Silencio. Decididamente acabaría loco. «¡Haced algún ruido, joder! ¡El que sea!».

Por fin: un grito muy lejano.

Corrió como una flecha por el túnel de donde había salido el eco. Se acababa enseguida en un conducto vertical rodeado por una barandilla. Era tan profundo que la luz de la linterna no llegaba hasta el fondo. No se podía bajar. No había escalerilla ni cuerdas.

Tras examinar los bordes irregulares del conducto, decidió jugársela: se quitó los zapatos italianos y los tiró al pozo con los calcetines. Contó cuánto tardaban en chocar con el fondo. Un segundo y medio. Casi diez metros.

Volvió a meterse la pistola en el cinturón. Luego se aferró a la barandilla, aguantando la linterna con los dientes, y empezó a bajar plantando los pies en la roca desnuda. Se deslizaba despacio, con el corazón a punto de explotar.
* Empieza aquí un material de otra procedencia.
`src/rtl/fpq_scan_nch_if.sv`:
```
// Display bus for the FPQ channel scanner.
// Raw channel levels and clear go in; active/channel/pend_any come out.
interface fpq_scan_nch_if #(
  parameter int NCH = 16,
  parameter int CW  = 4
);
  logic [NCH-1:0] ch_in;
  logic           clr;
  logic [1:0]     active;
  logic [CW-1:0]  channel;
  logic           pend_any;

  modport master (
    input  ch_in,
    input  clr,
    output active,
    output channel,
    output pend_any
  );

  modport slave (
    output ch_in,
    output clr,
    input  active,
    input  channel,
    input  pend_any
  );
endinterface

```
`src/rtl/fpq_scan_nch.sv`:
```
// Multi-channel debounced event scanner with round-robin display.
// Define FPQ_LOCK_EN for quiz lockout (first event latched until clr).
module fpq_scan_nch #(
  parameter int NCH         = 16,
  parameter int CW          = 4,
  parameter int DEB_CYCLES  = 12000,
  parameter int HOLD_CYCLES = 1200000
) (
  input  logic          clk_12MHz,
  input  logic          rst_n,
  fpq_scan_nch_if.master bus
);

  localparam int DW = $clog2(DEB_CYCLES + 1);
  localparam int HW = $clog2(HOLD_CYCLES + 1);

  typedef enum logic [1:0] {
    IDLE = 2'd0,
    SHOW = 2'd1,
    GAP  = 2'd2
  } state_t;

  logic [NCH-1:0] s1, s2, deb;
  logic [DW-1:0]  cnt [NCH];
  logic [NCH-1:0] flip, rise, fall;

  logic [NCH-1:0] pend_h, pend_l, pend;
  logic [NCH-1:0] clr_h, clr_l, set_en;
  logic [CW-1:0]  ptr, ptr_n;
  logic [CW-1:0]  gidx;
  logic           found;

  state_t         state, state_n;
  logic [HW-1:0]  hold, hold_n;
  logic [1:0]     act, act_n;
  logic [CW-1:0]  chn, chn_n;
  logic           pany;

  // Input path: synchroniser + per-channel debounce
  always_comb begin
    for (int i = 0; i < NCH; i++) begin
      flip[i] = (s2[i] != deb[i]) &&
                (cnt[i] == DW'(DEB_CYCLES - 1));
    end
    rise = flip & ~deb;
    fall = flip & deb;
  end

  always_ff @(posedge clk_12MHz or negedge rst_n) begin
    if (!rst_n) begin
      s1  <= '0;
      s2  <= '0;
      deb <= '0;
      for (int i = 0; i < NCH; i++) cnt[i] <= '0;
    end else begin
      s1 <= bus.ch_in;
      s2 <= s1;
      for (int i = 0; i < NCH; i++) begin
        if (s2[i] == deb[i]) begin
          cnt[i] <= '0;
        end else if (flip[i]) begin
          cnt[i] <= '0;
          deb[i] <= ~deb[i];
        end else begin
          cnt[i] <= cnt[i] + 1'b1;
        end
      end
    end
  end

  // Round-robin pick: lowest offset from ptr wins
  assign pend = pend_h | pend_l;

  always_comb begin
    int j;
    found = 1'b0;
    gidx  = '0;
    for (int k = NCH - 1; k >= 0; k--) begin
      j = int'(ptr) + k;
      if (j >= NCH) j = j - NCH;
      if (pend[j]) begin
        found = 1'b1;
        gidx  = CW'(j);
      end
    end
  end

  always_ff @(posedge clk_12MHz or negedge rst_n) begin
    if (!rst_n) state <= IDLE;
    else        state <= state_n;
  end

  always_comb begin
    state_n = state;
    unique case (state)
      IDLE: if (found) state_n = SHOW;
`ifdef FPQ_LOCK_EN
      SHOW: state_n = SHOW;
`else
      SHOW: if (hold == HW'(HOLD_CYCLES - 1))
              state_n = GAP;
`endif
      GAP:  state_n = found ? SHOW : IDLE;
      default: state_n = IDLE;
    endcase
    if (bus.clr) state_n = IDLE;
  end

  always_comb begin
    act_n  = act;
    chn_n  = chn;
    hold_n = hold;
    ptr_n  = ptr;
    clr_h  = '0;
    clr_l  = '0;
    unique case (state)
      IDLE, GAP: begin
        act_n = 2'b00;
        chn_n = '0;
        if (found) begin
          act_n  = pend_h[gidx] ? 2'b01 : 2'b10;
          chn_n  = gidx;
          hold_n = '0;
          ptr_n  = (int'(gidx) == NCH - 1) ?
                   '0 : gidx + 1'b1;
`ifdef FPQ_LOCK_EN
          clr_h = '1;
          clr_l = '1;
`else
          clr_h[gidx] = pend_h[gidx];
          clr_l[gidx] = ~pend_h[gidx];
`endif
        end
      end
      SHOW: begin
`ifndef FPQ_LOCK_EN
        if (hold == HW'(HOLD_CYCLES - 1)) begin
          act_n = 2'b00;
          chn_n = '0;
        end else begin
          hold_n = hold + 1'b1;
        end
`endif
      end
      default: begin
        act_n = 2'b00;
        chn_n = '0;
      end
    endcase
    if (bus.clr) begin
      act_n = 2'b00;
      chn_n = '0;
    end
  end

`ifdef FPQ_LOCK_EN
  // Once anything is granted, new flips are dropped until clr
  assign set_en = (state == IDLE && !found) ?
                  '1 : '0;
`else
  assign set_en = '1;
`endif

  always_ff @(posedge clk_12MHz or negedge rst_n) begin
    if (!rst_n) begin
      act    <= 2'b00;
      chn    <= '0;
      hold   <= '0;
      ptr    <= '0;
      pend_h <= '0;
      pend_l <= '0;
      pany   <= 1'b0;
    end else begin
      act  <= act_n;
      chn  <= chn_n;
      hold <= hold_n;
      ptr  <= ptr_n;
      if (bus.clr) begin
        pend_h <= '0;
        pend_l <= '0;
        pany   <= 1'b0;
      end else begin
        pend_h <= (pend_h & ~clr_h) | (rise & set_en);
        pend_l <= (pend_l & ~clr_l) | (fall & set_en);
`ifdef FPQ_LOCK_EN
        pany <= 1'b0;
`else
        pany <= |pend;
`endif
      end
    end
  end

  assign bus.active   = act;
  assign bus.channel  = chn;
  assign bus.pend_any = pany;

endmodule

```
`src/flat_wrapper.sv`:
```
// flat-port wrapper written by rule: the top's interface ports become plain ports
module fpq_scan_nch_flat 
#(
  parameter int NCH         = 16,
  parameter int CW          = 4,
  parameter int DEB_CYCLES  = 12000,
  parameter int HOLD_CYCLES = 1200000
)
  (clk_12MHz, rst_n, bus_ch_in, bus_clr, bus_active, bus_channel, bus_pend_any);
  fpq_scan_nch_if #(.NCH(NCH), .CW(CW)) bus_i ();
  input  logic clk_12MHz;
  input  logic rst_n;
  input wire logic [$bits(bus_i.ch_in)-1:0] bus_ch_in;
  input wire logic [$bits(bus_i.clr)-1:0] bus_clr;
  output wire logic [$bits(bus_i.active)-1:0] bus_active;
  output wire logic [$bits(bus_i.channel)-1:0] bus_channel;
  output wire logic [$bits(bus_i.pend_any)-1:0] bus_pend_any;
  assign bus_i.ch_in = bus_ch_in;
  assign bus_i.clr = bus_clr;
  assign bus_active = bus_i.active;
  assign bus_channel = bus_i.channel;
  assign bus_pend_any = bus_i.pend_any;
  fpq_scan_nch #(.NCH(NCH), .CW(CW), .DEB_CYCLES(DEB_CYCLES), .HOLD_CYCLES(HOLD_CYCLES)) u_core (.clk_12MHz(clk_12MHz), .rst_n(rst_n), .bus(bus_i));
endmodule
```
Cambió de pie y de asidero. De pronto sufrió un resbalón, y tuvo un miedo espantoso de caerse. Las rocas afiladas le hicieron cortes en los dedos del pie. Tras deslizarse hacia abajo un poco más con una lentitud exasperante, encontró el suelo. Aliviado, movió la linterna, recogió los zapatos y los calcetines y se los volvió a poner. Estaba en otro túnel que se adentraba en la montaña. Escuchó. Silencio absoluto.

Después de cien metros a paso ligero, se paró otra vez a escuchar. La luz de la linterna era cada vez más débil. Las pilas eran malas y empezaban a gastarse. Caminó un poco más y agudizó el oído, hasta que oyó una especie de grito amortiguado que venía de atrás. Apagó la linterna y aguantó la respiración. Era una voz. Aún estaba lejos, pero se oía mucho mejor que antes, tanto que hasta entendió qué decía.
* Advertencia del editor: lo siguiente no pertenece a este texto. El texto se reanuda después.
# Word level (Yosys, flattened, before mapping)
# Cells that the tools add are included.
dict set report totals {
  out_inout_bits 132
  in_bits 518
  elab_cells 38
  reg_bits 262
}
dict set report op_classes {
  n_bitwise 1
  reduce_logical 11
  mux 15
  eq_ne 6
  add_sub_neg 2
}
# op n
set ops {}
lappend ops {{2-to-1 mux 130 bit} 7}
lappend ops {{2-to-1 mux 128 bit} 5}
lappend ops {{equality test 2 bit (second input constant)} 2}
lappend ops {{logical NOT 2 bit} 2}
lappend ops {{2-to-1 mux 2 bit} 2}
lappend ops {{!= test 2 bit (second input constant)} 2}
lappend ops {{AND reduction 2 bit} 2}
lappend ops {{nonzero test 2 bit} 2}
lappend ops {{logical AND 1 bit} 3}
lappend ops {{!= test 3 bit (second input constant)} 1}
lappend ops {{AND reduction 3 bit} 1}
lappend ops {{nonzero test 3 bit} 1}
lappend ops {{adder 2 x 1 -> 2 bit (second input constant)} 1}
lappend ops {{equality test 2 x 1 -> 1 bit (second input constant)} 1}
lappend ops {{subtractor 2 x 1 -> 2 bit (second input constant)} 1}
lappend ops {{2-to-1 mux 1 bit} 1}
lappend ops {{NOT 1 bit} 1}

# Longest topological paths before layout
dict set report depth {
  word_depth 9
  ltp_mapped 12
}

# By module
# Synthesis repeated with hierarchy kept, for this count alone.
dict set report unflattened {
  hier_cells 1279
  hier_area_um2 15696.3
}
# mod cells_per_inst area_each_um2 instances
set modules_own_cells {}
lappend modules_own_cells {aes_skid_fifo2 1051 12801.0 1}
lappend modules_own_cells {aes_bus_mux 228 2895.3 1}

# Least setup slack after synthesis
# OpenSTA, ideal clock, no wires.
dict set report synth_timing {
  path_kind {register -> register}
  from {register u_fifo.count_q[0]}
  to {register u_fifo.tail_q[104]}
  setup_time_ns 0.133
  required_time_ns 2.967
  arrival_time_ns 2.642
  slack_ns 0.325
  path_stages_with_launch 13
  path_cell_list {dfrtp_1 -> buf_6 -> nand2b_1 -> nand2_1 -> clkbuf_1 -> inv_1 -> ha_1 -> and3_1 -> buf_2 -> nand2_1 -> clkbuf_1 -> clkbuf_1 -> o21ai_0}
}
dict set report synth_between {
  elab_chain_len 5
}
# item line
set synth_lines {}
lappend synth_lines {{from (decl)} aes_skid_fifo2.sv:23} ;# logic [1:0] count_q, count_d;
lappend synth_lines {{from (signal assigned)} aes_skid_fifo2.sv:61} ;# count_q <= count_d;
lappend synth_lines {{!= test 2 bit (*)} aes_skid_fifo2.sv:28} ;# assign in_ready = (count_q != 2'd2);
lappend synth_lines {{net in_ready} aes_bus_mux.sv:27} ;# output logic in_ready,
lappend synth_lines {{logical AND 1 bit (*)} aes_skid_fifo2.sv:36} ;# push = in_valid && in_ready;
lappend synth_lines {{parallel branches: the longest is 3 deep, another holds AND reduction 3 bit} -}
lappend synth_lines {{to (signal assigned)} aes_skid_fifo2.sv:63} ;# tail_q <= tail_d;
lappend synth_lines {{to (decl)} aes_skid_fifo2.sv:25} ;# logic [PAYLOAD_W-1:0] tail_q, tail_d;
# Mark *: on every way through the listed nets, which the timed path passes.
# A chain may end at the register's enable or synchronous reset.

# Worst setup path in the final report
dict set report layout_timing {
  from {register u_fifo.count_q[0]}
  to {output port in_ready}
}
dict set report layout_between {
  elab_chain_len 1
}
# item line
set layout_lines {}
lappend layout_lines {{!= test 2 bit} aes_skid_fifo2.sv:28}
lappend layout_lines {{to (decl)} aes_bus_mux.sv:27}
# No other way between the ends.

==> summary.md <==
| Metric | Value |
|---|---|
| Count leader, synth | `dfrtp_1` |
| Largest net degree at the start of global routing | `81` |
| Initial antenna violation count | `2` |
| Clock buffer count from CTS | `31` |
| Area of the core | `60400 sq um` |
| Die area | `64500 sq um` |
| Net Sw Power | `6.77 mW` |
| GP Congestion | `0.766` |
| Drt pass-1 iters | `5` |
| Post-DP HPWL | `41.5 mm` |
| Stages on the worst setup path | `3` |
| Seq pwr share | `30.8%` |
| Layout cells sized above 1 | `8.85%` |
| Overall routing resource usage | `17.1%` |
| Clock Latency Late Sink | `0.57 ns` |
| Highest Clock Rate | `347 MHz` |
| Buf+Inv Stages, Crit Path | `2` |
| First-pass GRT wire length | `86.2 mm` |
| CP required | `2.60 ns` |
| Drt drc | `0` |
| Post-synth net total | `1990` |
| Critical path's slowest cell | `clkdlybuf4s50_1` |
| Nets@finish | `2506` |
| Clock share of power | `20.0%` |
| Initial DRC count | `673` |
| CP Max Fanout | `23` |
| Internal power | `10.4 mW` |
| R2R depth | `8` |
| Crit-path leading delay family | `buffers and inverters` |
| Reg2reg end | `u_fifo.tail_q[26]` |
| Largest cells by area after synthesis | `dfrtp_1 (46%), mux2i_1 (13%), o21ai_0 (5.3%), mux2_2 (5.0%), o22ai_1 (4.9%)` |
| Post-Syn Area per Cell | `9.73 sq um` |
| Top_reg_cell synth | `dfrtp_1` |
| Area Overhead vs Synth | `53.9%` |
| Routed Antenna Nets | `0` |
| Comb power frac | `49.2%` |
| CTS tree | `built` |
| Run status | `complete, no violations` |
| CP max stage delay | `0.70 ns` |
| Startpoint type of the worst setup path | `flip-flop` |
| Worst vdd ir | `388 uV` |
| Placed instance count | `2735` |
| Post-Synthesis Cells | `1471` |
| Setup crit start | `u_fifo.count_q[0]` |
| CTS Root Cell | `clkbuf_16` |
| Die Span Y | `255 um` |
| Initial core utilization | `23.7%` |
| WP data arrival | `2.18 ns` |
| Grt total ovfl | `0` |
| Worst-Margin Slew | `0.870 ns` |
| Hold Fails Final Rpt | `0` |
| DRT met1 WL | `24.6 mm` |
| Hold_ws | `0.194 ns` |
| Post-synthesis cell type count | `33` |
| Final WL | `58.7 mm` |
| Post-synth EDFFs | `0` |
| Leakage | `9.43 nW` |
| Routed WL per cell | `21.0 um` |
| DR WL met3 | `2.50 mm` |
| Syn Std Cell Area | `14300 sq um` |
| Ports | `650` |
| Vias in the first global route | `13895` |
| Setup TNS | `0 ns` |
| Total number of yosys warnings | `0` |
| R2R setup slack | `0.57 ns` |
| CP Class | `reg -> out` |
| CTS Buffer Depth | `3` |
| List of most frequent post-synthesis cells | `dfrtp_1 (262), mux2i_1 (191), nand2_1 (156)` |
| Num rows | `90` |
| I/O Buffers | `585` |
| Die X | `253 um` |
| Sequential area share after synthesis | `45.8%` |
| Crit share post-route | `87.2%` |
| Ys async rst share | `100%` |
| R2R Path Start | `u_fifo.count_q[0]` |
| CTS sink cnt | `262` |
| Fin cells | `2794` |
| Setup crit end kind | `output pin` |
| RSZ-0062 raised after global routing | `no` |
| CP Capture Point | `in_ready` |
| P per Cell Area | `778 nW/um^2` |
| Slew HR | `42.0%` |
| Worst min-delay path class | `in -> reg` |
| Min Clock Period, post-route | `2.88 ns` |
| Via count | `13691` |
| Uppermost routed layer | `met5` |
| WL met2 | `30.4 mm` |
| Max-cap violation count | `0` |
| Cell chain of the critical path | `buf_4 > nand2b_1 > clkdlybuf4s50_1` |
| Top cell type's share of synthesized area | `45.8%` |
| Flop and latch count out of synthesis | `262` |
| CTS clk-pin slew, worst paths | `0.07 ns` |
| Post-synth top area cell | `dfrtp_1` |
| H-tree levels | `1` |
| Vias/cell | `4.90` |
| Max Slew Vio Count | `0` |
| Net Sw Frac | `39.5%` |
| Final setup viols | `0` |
[src/rtl/cu_sequencer.sv]
// cu_sequencer: top-level control sequencer for the multicycle ARM-subset CPU.
//
// Owns the 4-bit state register and the registered {V,C,N,Z} status flags.
// FETCH issues a fixed control word. EX0..EX3 forward the control word,
// k_mux select and next state of one of four sub-decoders. The sub-decoder is
// chosen from IR[28:25]. Illegal next states, undefined instructions and a
// runaway-execute watchdog all send the core to a sticky HALT state.
//
// Optional build macro: CU_PERF_CNT_EN adds the perf_cycles and perf_retired
// counters. When it is undefined, those ports do not exist.
//
// Stall semantics: mem_stall=1 means memory is not ready this cycle. In FETCH
// and EX*, the state register and the watchdog hold. The emitted control word
// has every side-effecting field cleared (w_reg, mem_write_en, IR_load,
// status_load, PC_FS). No transfer is assumed to complete until a cycle with
// mem_stall=0. HALT ignores mem_stall.
module cu_sequencer #(
  parameter int             CUL           = 36,
  parameter logic [CUL:0]   FETCH_CW      = 37'h0_0000_0261,
  parameter int             MAX_EX_CYCLES = 8
) (
  input  logic           clock,
  input  logic           reset,
  input  logic [31:0]    IR,
  input  logic [3:0]     status_in,
  input  logic           mem_stall,
  input  logic [CUL:0]   cw_br,
  input  logic [CUL:0]   cw_di,
  input  logic [CUL:0]   cw_dr,
  input  logic [CUL:0]   cw_mem,
  input  logic [3:0]     ns_br,
  input  logic [3:0]     ns_di,
  input  logic [3:0]     ns_dr,
  input  logic [3:0]     ns_mem,
  input  logic [2:0]     k_br,
  input  logic [2:0]     k_di,
  input  logic [2:0]     k_dr,
  input  logic [2:0]     k_mem,
  output logic [3:0]     state,
  output logic [3:0]     status,
  output logic [CUL:0]   controlWord,
  output logic [2:0]     k_mux,
  output logic           halted
`ifdef CU_PERF_CNT_EN
  ,
  output logic [31:0]    perf_cycles,
  output logic [31:0]    perf_retired
`endif
);

  localparam int CW_W = CUL + 1;
  localparam int WD_W = $clog2(MAX_EX_CYCLES + 1);

  // Control word bit positions that a stall must suppress.
  localparam int BIT_PC_FS0       = 0;
  localparam int BIT_PC_FS1       = 1;
  localparam int BIT_STATUS_LOAD  = 8;
  localparam int BIT_IR_LOAD      = 9;
  localparam int BIT_MEM_WRITE_EN = 10;
  localparam int BIT_W_REG        = 15;

  localparam logic [CUL:0] STALL_MASK =
      (CW_W'(1) << BIT_PC_FS0)      | (CW_W'(1) << BIT_PC_FS1)  |
      (CW_W'(1) << BIT_STATUS_LOAD) | (CW_W'(1) << BIT_IR_LOAD) |
      (CW_W'(1) << BIT_MEM_WRITE_EN)| (CW_W'(1) << BIT_W_REG);

  typedef enum logic [3:0] {
    S_FETCH = 4'h0,
    S_EX0   = 4'h1,
    S_EX1   = 4'h2,
    S_EX2   = 4'h3,
    S_EX3   = 4'h4,
    S_HALT  = 4'hF
  } state_t;

  typedef enum logic [2:0] {
    CLS_DI,
    CLS_BR,
    CLS_MEM,
    CLS_DR,
    CLS_UNDEF
  } cls_t;

  state_t            state_q, state_d;
  logic [3:0]        status_q;
  logic [WD_W-1:0]   wd_q, wd_d, wd_inc;
  cls_t              cls;
  logic [3:0]        op_bits;
  logic [CUL:0]      cw_sel;
  logic [CUL:0]      cw_raw;
  logic [2:0]        k_sel;
  logic [3:0]        ns_sel;
  logic              in_fetch;
  logic              in_ex;

  // Only IR[28:25] selects the class; the rest of IR belongs to the sub-decoders.
  logic unused_ir;
  assign unused_ir = ^{IR[31:29], IR[24:0]};

  assign op_bits = IR[28:25];
  assign state   = state_q;
  assign status  = status_q;

  // Instruction class from IR[28:25]. The earlier tests take priority.
  always_comb begin
    cls = CLS_UNDEF;
    if (op_bits[3:1] == 3'b100) begin
      cls = CLS_DI;
    end else if (op_bits[3:1] == 3'b101) begin
      cls = CLS_BR;
    end else if (op_bits[2] && !op_bits[0]) begin
      cls = CLS_MEM;
    end else if (op_bits[2:0] == 3'b101) begin
      cls = CLS_DR;
    end
  end

  // Select the sub-decoder that owns the current instruction.
  // An undefined class yields a zero word and an illegal next state.
  always_comb begin
    cw_sel = '0;
    k_sel  = '0;
    ns_sel = S_HALT;
    case (cls)
      CLS_DI:  begin cw_sel = cw_di;  k_sel = k_di;  ns_sel = ns_di;  end
      CLS_BR:  begin cw_sel = cw_br;  k_sel = k_br;  ns_sel = ns_br;  end
      CLS_MEM: begin cw_sel = cw_mem; k_sel = k_mem; ns_sel = ns_mem; end
      CLS_DR:  begin cw_sel = cw_dr;  k_sel = k_dr;  ns_sel = ns_dr;  end
      default: begin cw_sel = '0;     k_sel = '0;    ns_sel = S_HALT; end
    endcase
  end

  // Datapath outputs for the current state. A stall gates off the side effects.
  always_comb begin
    cw_raw   = '0;
    k_mux    = '0;
    in_fetch = 1'b0;
    in_ex    = 1'b0;
    halted   = 1'b0;
    case (state_q)
      S_FETCH: begin
        in_fetch = 1'b1;
        cw_raw   = FETCH_CW;
      end
      S_EX0, S_EX1, S_EX2, S_EX3: begin
        in_ex  = 1'b1;
        cw_raw = cw_sel;
        k_mux  = k_sel;
      end
      default: begin
        // HALT and any illegal encoding behave identically.
        halted = 1'b1;
      end
    endcase
    controlWord = cw_raw;
    if (mem_stall && (in_fetch || in_ex)) begin
      controlWord = cw_raw & ~STALL_MASK;
    end
  end

  // Next-state and watchdog decision.
  always_comb begin
    state_d = state_q;
    wd_d    = wd_q;
    wd_inc  = wd_q + WD_W'(1);
    case (state_q)
      S_FETCH: begin
        wd_d = '0;
        if (!mem_stall) begin
          state_d = S_EX0;
        end
      end
      S_EX0, S_EX1, S_EX2, S_EX3: begin
        if (!mem_stall) begin
          if (cls == CLS_UNDEF) begin
            state_d = S_HALT;
          end else begin
            case (ns_sel)
              4'h0:    state_d = S_FETCH;
              4'h2:    state_d = S_EX1;
              4'h3:    state_d = S_EX2;
              4'h4:    state_d = S_EX3;
              default: state_d = S_HALT;
            endcase
          end
          if (state_d == S_FETCH) begin
            wd_d = '0;
          end else begin
            wd_d = wd_inc;
            // This cycle is the last one the instruction may spend in EX.
            if (wd_inc >= WD_W'(MAX_EX_CYCLES)) begin
              state_d = S_HALT;
            end
          end
        end
      end
      default: begin
        state_d = S_HALT;
      end
    endcase
  end

  // State register and watchdog counter.
  always_ff @(posedge clock or posedge reset) begin
    if (reset) begin
      state_q <= S_FETCH;
      wd_q    <= '0;
    end else begin
      state_q <= state_d;
      wd_q    <= wd_d;
    end
  end

  // Status flags load only when the emitted (post-gating) word asks for it.
  always_ff @(posedge clock or posedge reset) begin
    if (reset) begin
      status_q <= '0;
    end else if (controlWord[BIT_STATUS_LOAD]) begin
      status_q <= status_in;
    end
  end

`ifdef CU_PERF_CNT_EN
  logic retire;
  assign retire = in_ex && (state_d == S_FETCH);

  // Free-running perf counters. They wrap naturally and freeze once halted.
  always_ff @(posedge clock or posedge reset) begin
    if (reset) begin
      perf_cycles  <= '0;
      perf_retired <= '0;
    end else if (!halted) begin
      perf_cycles <= perf_cycles + 32'd1;
      if (retire) begin
        perf_retired <= perf_retired + 32'd1;
      end
    end
  end
`endif

endmodule

[config.mk]
export PLATFORM = sky130hd
export DESIGN_NAME = cu_sequencer
export DESIGN_NICKNAME = d
export VERILOG_FILES = /design/src/rtl/cu_sequencer.sv
export SDC_FILE = /design/constraint.sdc
export NUM_CORES = 1
export LEC_CHECK = 0
export ABC_AREA = 1
export BUFFER_PORTS_ARGS = -buffer_cell sky130_fd_sc_hd__clkbuf_2
export CAP_MARGIN = 10
export CORE_AREA = 5 5 100 102
export DETAILED_ROUTE_END_ITERATION = 10
export DIE_AREA = 0 0 105 107
export GPL_TIMING_DRIVEN = 1
export HOLD_SLACK_MARGIN = 0.02
export PLACE_DENSITY = 0.64
export SLEW_MARGIN = 20
export SYNTH_ARGS = -nofsm -noshare
export SYNTH_HDL_FRONTEND = slang
export SYNTH_SLANG_ARGS = --single-unit
[constraint.sdc]
create_clock -name clock -period 2.3 [get_ports clock]
set_input_delay 0.46 -clock clock [delete_from_list [all_inputs] [get_ports clock]]
set_output_delay 0.46 -clock clock [all_outputs]
set_load 0.05 [all_outputs]
==> results.sh, run 1 <==
export IMPL_synth_ff_type="dfrtp_1"
export IMPL_p_leak_nw=2.027
export IMPL_layout_setup_ws_ns=0.06811
export IMPL_clk_pin_slew_ns=0.05
export IMPL_die_area_mm2=0.01124
export IMPL_path_delay_family="flip-flops"
export IMPL_die_w_um=105
export IMPL_hp_class="input pin to async pin"
export IMPL_wl_per_cell_um=15.33
export IMPL_fin_tns_setup_ns=0
export IMPL_vias_per_cell=4.877
export IMPL_ys_types=26
export IMPL_clock_latency_ns=0.24
export IMPL_gr_total_overflow=0
export IMPL_die_h_um=107
export IMPL_final_cell_count_no_fill=716
export IMPL_gp_congestion=0.8637
export IMPL_first_pass_iters=4
export IMPL_place_hpwl_um=9243
export IMPL_synth_area_top_cells="nand2_1 38%, dfrtp_1 15%, a41oi_1 15%"
export IMPL_relSlewSlack=0.6878
export IMPL_grt_max_degree=36
export IMPL_crit_buf_inv=2
export IMPL_critPathRequiredTime_ns=1.84
export IMPL_slowest_delay_ns=0.42
export IMPL_clock_skew_ns=0.0007375
export IMPL_grt_use_total=0.1812
export IMPL_crit_path_max_fanout=14
export IMPL_synth_most_common_cell="nand2_1"
export IMPL_start_util=0.2252
export IMPL_io_buffers=235
export IMPL_critPathSlowestCell="dfrtp_2"
export IMPL_ctsHtreeMaxLevel=1
export IMPL_syn_area_mm2=0.002032
export IMPL_final_util=0.5204
export IMPL_start_kind="flip-flop"
export IMPL_tightest_slew_ns=0.4678
export IMPL_rsz0062_at_grt="yes"
export IMPL_synth_edf_count=0
export IMPL_postSynthCellCount=370
export IMPL_rows=35
export IMPL_syn_nets=586
export IMPL_synthArstFlopShare=1.000
export IMPL_crit_path_end_kind="output port"
export IMPL_maxCapViolations=0
export IMPL_drc=0
export IMPL_fin_nets=823
export IMPL_antenna_cells=0
export IMPL_crit_type="flip-flop to output port"
export IMPL_path_cells="nor2_4 > nand3_4 > o21ai_4 > nand2_4 > buf_12 > a41oi_4 > clkbuf_8"
export IMPL_antenna_found_initial=0
export IMPL_dp_cells=710
export IMPL_clock_sinks=12
export IMPL_grt_pass1_vias=3680
export IMPL_power_uw=787.3
export IMPL_clock_path_buffers=2
export IMPL_numCtsBuffers=3
export IMPL_hold_buffers=0
export IMPL_ir_drop_mv=0.2875
export IMPL_totalWireLength_um=10970
export IMPL_worstPathArrival_ns=1.77
export IMPL_post_route_period_util=0.9704
export IMPL_synthTopCellsByCount="206 x nand2_1, 34 x a41oi_1, 19 x nand3_1, 14 x inv_1, 14 x nor2_1"
export IMPL_power_per_cell_area_mw_per_mm2=167.7
export IMPL_grt_pass1_wl_um=17140
export IMPL_slew_viol_final=0
export IMPL_io_pins=264
export IMPL_coreArea_mm2=0.009021
export IMPL_postSynthRegisterBits=12
export IMPL_drive_above_1_share=0.5339
export IMPL_place_ws_ns=0.03460
export IMPL_max_freq_ghz=0.4481
export IMPL_hold_viol=0
export IMPL_setup_viol_count_final=0
export IMPL_cts_tree="done"
export IMPL_synth_warning_count=0
export IMPL_num_vias=3492
export IMPL_netlist_area_leader_share=0.3805
export IMPL_drt_iter0_markers=177
export IMPL_fin_crit_ns=2.232
export IMPL_ys_seq_area_frac=0.1478
export IMPL_outcome="completed"
export IMPL_ant_nets=0
export IMPL_synth_area_per_cell_um2=5.492
export IMPL_synthToLayoutAreaGrowth_pct=131.0
export IMPL_synth_top_area_cell="nand2_1"
export IMPL_cts_root_buffer="clkbuf_8"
—Sé que estás arriba. Baja o disparo.

Siguió escuchando con el pulso acelerado.

—¿Me oyes?

El alivio estuvo a punto de hacerle tropezar. Sally estaba viva y libre, a juzgar por todos los indicios. Extremó la máxima atención para saber de dónde llegaba la voz.

—Despídete, zorra.

Le enfureció de tal manera oírlo, que se quedó un momento sin respiración. Avanzó y retrocedió otros veinte metros para localizar el origen del sonido. Tenía la impresión de que la voz llegaba de abajo, como si se filtrara por las rocas, pero era imposible. Vio que el suelo de piedra del túnel se había resquebrajado aproximadamente tres metros a la derecha, hundiéndose un poco y cubriéndose de grietas. Se arrodilló para tocar una grieta. Salía aire frío. Aplicó la oreja al suelo.

De repente oyó el disparo de una pistola de gran calibre, seguido por un grito tan próximo a su oído que dio un respingo.